**Task instructions:** Take every line from the records below that includes the word "synthesis".

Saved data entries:

◆ ◆ ◆ ◆ ◆ ◆ ◆

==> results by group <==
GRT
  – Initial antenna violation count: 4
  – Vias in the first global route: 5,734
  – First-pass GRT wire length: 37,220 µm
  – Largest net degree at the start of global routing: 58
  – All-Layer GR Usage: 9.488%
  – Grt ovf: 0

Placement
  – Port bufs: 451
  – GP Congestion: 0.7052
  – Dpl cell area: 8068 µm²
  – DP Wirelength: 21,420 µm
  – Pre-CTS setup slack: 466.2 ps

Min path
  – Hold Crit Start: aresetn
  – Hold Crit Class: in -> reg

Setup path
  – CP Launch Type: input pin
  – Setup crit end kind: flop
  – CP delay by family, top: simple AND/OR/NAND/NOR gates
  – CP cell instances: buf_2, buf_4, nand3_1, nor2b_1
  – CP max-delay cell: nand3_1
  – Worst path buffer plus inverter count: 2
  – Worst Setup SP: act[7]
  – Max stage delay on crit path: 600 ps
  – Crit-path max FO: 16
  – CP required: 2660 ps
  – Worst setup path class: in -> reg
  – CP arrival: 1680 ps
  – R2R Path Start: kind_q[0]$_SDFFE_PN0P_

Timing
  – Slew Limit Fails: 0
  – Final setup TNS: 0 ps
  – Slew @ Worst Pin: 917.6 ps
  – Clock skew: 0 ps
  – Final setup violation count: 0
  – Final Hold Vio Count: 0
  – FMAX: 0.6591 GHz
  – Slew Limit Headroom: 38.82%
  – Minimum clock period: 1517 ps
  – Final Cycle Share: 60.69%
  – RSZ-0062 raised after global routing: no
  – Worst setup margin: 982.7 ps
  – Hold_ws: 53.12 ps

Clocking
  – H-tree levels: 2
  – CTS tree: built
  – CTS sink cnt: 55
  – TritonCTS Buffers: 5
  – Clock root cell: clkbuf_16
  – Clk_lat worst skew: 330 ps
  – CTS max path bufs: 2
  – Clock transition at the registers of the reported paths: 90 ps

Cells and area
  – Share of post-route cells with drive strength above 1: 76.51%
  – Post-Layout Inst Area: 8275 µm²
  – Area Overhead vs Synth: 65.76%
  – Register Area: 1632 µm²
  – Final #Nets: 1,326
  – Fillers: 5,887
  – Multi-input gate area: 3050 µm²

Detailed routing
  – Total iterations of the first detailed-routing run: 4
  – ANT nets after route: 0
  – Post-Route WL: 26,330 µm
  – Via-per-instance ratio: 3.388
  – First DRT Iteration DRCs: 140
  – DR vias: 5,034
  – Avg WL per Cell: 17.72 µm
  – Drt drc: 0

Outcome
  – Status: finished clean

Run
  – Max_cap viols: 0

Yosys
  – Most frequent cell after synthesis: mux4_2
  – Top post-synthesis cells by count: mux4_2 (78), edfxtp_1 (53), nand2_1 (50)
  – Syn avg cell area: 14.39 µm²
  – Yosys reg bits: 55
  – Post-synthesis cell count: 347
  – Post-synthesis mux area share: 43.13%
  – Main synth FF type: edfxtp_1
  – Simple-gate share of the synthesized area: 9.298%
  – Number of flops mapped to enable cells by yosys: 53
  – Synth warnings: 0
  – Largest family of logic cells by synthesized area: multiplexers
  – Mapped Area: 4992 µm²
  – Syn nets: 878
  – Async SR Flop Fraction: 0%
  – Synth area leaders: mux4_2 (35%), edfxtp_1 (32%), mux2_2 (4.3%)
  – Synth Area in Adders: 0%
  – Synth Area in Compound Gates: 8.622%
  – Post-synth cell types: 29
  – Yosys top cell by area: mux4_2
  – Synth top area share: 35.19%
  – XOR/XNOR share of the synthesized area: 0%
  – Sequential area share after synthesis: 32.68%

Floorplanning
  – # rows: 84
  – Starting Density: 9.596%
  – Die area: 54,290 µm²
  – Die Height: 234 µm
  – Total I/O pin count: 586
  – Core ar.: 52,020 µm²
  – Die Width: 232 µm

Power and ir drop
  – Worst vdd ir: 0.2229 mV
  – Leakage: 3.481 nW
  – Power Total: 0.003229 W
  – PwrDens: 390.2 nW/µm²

◆ ◆ ◆ ◆ ◆ ◆ ◆

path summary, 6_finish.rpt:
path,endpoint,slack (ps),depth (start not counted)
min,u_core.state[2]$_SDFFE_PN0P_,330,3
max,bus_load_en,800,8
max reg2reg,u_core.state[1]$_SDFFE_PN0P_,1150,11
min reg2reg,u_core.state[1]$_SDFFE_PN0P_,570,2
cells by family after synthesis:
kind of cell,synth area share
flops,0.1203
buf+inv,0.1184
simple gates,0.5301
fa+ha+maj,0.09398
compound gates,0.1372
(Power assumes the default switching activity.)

◆ ◆ ◆ ◆ ◆ ◆ ◆

**Answer box:**
  – Most frequent cell after synthesis: mux4_2
  – Top post-synthesis cells by count: mux4_2 (78), edfxtp_1 (53), nand2_1 (50)
  – Post-synthesis cell count: 347
  – Post-synthesis mux area share: 43.13%
  – Sequential area share after synthesis: 32.68%
cells by family after synthesis:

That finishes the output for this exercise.